SECONDLY: As for 50% where your statement is true (that is: when there is a BOM), then the arguments for changing Webkit are:

 1) To do what the specs (HTTP and HTML5) says
 2) To promote interoperability with Firefox, Opera and more
     (at the expence of IE interoperability)
 3) To promote interoperability (think Polyglot Markup) with how XML 
     parsers should operate (they do not always behave that way though)

That said, 

  1) HTML parsers differs - should they all adobt IE/Webkit behaviour?
  2) May be the HTTP spec should change?
  3) May be the HTML5 spec should change?
  4) May be the XML 1.0 spec should change?

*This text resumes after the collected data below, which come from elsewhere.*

**src/rtl/instr_fetch_if.sv**
```systemverilog
// Fetch-stage bus bundle: instruction-memory request/response plus the queue head toward decode.
interface instr_fetch_if;
    logic        imem_req_valid;
    logic        imem_req_ready;
    logic [31:0] imem_req_addr;
    logic        imem_rsp_valid;
    logic [31:0] imem_rsp_data;
    logic        if_valid;
    logic        if_ready;
    logic [31:0] if_pc;
    logic [31:0] if_instr;

    // Fetch unit side
    modport master (
        output imem_req_valid, imem_req_addr, if_valid, if_pc, if_instr,
        input  imem_req_ready, imem_rsp_valid, imem_rsp_data, if_ready
    );

    // Memory / decode side
    modport slave (
        input  imem_req_valid, imem_req_addr, if_valid, if_pc, if_instr,
        output imem_req_ready, imem_rsp_valid, imem_rsp_data, if_ready
    );
endinterface

```
**src/rtl/instr_fetch.sv**
```systemverilog
// Instruction fetch: one outstanding memory request, small in-order fetch queue, redirect flush.
module instr_fetch #(
    parameter logic [31:0] RESET_PC = 32'h0000_0000,
    parameter int unsigned DEPTH    = 2
) (
    input  logic          clk,
    input  logic          rst,
    input  logic [31:0]   pc_in,
    output logic [31:0]   pc_next,
    input  logic          redirect,
    input  logic [31:0]   redirect_pc,
    instr_fetch_if.master bus
);

    localparam int unsigned PTR_W = (DEPTH > 2) ? 2 : 1;
    localparam int unsigned CNT_W = PTR_W + 1;

    localparam logic [1:0] S_REQ  = 2'd0;
    localparam logic [1:0] S_WAIT = 2'd1;
    localparam logic [1:0] S_DROP = 2'd2;

    typedef struct packed {
        logic [31:0] pc;
        logic [31:0] instr;
    } entry_t;

    logic [1:0]       state_q, state_d;
    logic [31:0]      req_pc_q, req_pc_d;
    logic [PTR_W-1:0] rd_ptr_q, rd_ptr_d;
    logic [PTR_W-1:0] wr_ptr_q, wr_ptr_d;
    logic [CNT_W-1:0] count_q, count_d;
    entry_t           fifo_q [DEPTH];
    entry_t           fifo_d [DEPTH];

    logic head_valid_c;
    logic req_valid_c;
    logic req_fire_c;
    logic push_c;
    logic pop_c;

    // Handshake qualifiers; the single outstanding request always has a free slot waiting for it
    always_comb begin
        head_valid_c = (count_q != '0) && !rst;
        req_valid_c  = (state_q == S_REQ) && (count_q < CNT_W'(DEPTH)) && !redirect && !rst;
        req_fire_c   = req_valid_c && bus.imem_req_ready;
        push_c       = (state_q == S_WAIT) && bus.imem_rsp_valid && !redirect && !rst;
        pop_c        = head_valid_c && bus.if_ready;
    end

    // Next PC toward the program counter: reset, then redirect, then advance on handshake
    always_comb begin
        pc_next = pc_in;
        if (rst) begin
            pc_next = RESET_PC;
        end else if (redirect) begin
            pc_next = redirect_pc;
        end else if (req_fire_c) begin
            pc_next = pc_in + 32'd4;
        end
    end

    // Next-state logic for the request FSM and the fetch queue
    always_comb begin
        state_d  = state_q;
        req_pc_d = req_pc_q;
        rd_ptr_d = rd_ptr_q;
        wr_ptr_d = wr_ptr_q;
        count_d  = count_q;
        fifo_d   = fifo_q;

        case (state_q)
            S_REQ: begin
                if (req_fire_c) begin
                    state_d  = S_WAIT;
                    req_pc_d = pc_in;
                end
            end
            S_WAIT: begin
                if (bus.imem_rsp_valid) begin
                    state_d = S_REQ;
                end else if (redirect) begin
                    state_d = S_DROP;
                end
            end
            S_DROP: begin
                if (bus.imem_rsp_valid) begin
                    state_d = S_REQ;
                end
            end
            default: state_d = S_REQ;
        endcase

        if (push_c) begin
            fifo_d[wr_ptr_q] = '{pc: req_pc_q, instr: bus.imem_rsp_data};
            wr_ptr_d         = wr_ptr_q + PTR_W'(1);
        end
        if (pop_c) begin
            rd_ptr_d = rd_ptr_q + PTR_W'(1);
        end
        case ({push_c, pop_c})
            2'b10:   count_d = count_q + CNT_W'(1);
            2'b01:   count_d = count_q - CNT_W'(1);
            default: count_d = count_q;
        endcase

        if (redirect) begin
            rd_ptr_d = '0;
            wr_ptr_d = '0;
            count_d  = '0;
        end
    end

    // Control state with synchronous reset
    always_ff @(posedge clk) begin
        if (rst) begin
            state_q  <= S_REQ;
            req_pc_q <= '0;
            rd_ptr_q <= '0;
            wr_ptr_q <= '0;
            count_q  <= '0;
        end else begin
            state_q  <= state_d;
            req_pc_q <= req_pc_d;
            rd_ptr_q <= rd_ptr_d;
            wr_ptr_q <= wr_ptr_d;
            count_q  <= count_d;
        end
    end

    // Queue storage; contents are qualified by count so no reset is needed
    always_ff @(posedge clk) begin
        fifo_q <= fifo_d;
    end

    // Outputs toward memory and decode
    always_comb begin
        bus.imem_req_valid = req_valid_c;
        bus.imem_req_addr  = {pc_in[31:2], 2'b00};
        bus.if_valid       = head_valid_c;
        bus.if_pc          = head_valid_c ? fifo_q[rd_ptr_q].pc    : 32'd0;
        bus.if_instr       = head_valid_c ? fifo_q[rd_ptr_q].instr : 32'd0;
    end

endmodule

```
**src/flat_wrapper.sv**
```systemverilog
// flat-port wrapper written by rule: the top's interface ports become plain ports
module instr_fetch_flat 
#(
    parameter logic [31:0] RESET_PC = 32'h0000_0000,
    parameter int unsigned DEPTH    = 2
)
  (clk, rst, pc_in, pc_next, redirect, redirect_pc, bus_imem_req_valid, bus_imem_req_addr, bus_if_valid, bus_if_pc, bus_if_instr, bus_imem_req_ready, bus_imem_rsp_valid, bus_imem_rsp_data, bus_if_ready);
  instr_fetch_if bus_i ();
  input  logic clk;
  input  logic rst;
  input  logic [31:0] pc_in;
  output logic [31:0] pc_next;
  input  logic redirect;
  input  logic [31:0] redirect_pc;
  output wire logic [$bits(bus_i.imem_req_valid)-1:0] bus_imem_req_valid;
  output wire logic [$bits(bus_i.imem_req_addr)-1:0] bus_imem_req_addr;
  output wire logic [$bits(bus_i.if_valid)-1:0] bus_if_valid;
  output wire logic [$bits(bus_i.if_pc)-1:0] bus_if_pc;
  output wire logic [$bits(bus_i.if_instr)-1:0] bus_if_instr;
  input wire logic [$bits(bus_i.imem_req_ready)-1:0] bus_imem_req_ready;
  input wire logic [$bits(bus_i.imem_rsp_valid)-1:0] bus_imem_rsp_valid;
  input wire logic [$bits(bus_i.imem_rsp_data)-1:0] bus_imem_rsp_data;
  input wire logic [$bits(bus_i.if_ready)-1:0] bus_if_ready;
  assign bus_imem_req_valid = bus_i.imem_req_valid;
  assign bus_imem_req_addr = bus_i.imem_req_addr;
  assign bus_if_valid = bus_i.if_valid;
  assign bus_if_pc = bus_i.if_pc;
  assign bus_if_instr = bus_i.if_instr;
  assign bus_i.imem_req_ready = bus_imem_req_ready;
  assign bus_i.imem_rsp_valid = bus_imem_rsp_valid;
  assign bus_i.imem_rsp_data = bus_imem_rsp_data;
  assign bus_i.if_ready = bus_if_ready;
  instr_fetch #(.RESET_PC(RESET_PC), .DEPTH(DEPTH)) u_core (.clk(clk), .rst(rst), .pc_in(pc_in), .pc_next(pc_next), .redirect(redirect), .redirect_pc(redirect_pc), .bus(bus_i));
endmodule
```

If you think that the Webkit behaviour should not change, then I encourage you to add your voice in support of changing HTML5 - this can e.g. by done by stating Webkit's position in the W3_bug_12897: http://www.w3.org/Bugs/Public/show_bug.cgi?id=12897
Comment 4 Anne van Kesteren 2023-04-01 00:38:28 PDT
The standards ended up considering the BOM as the most authoritative piece of information. This is codified by the HTML and Encoding standards nowadays.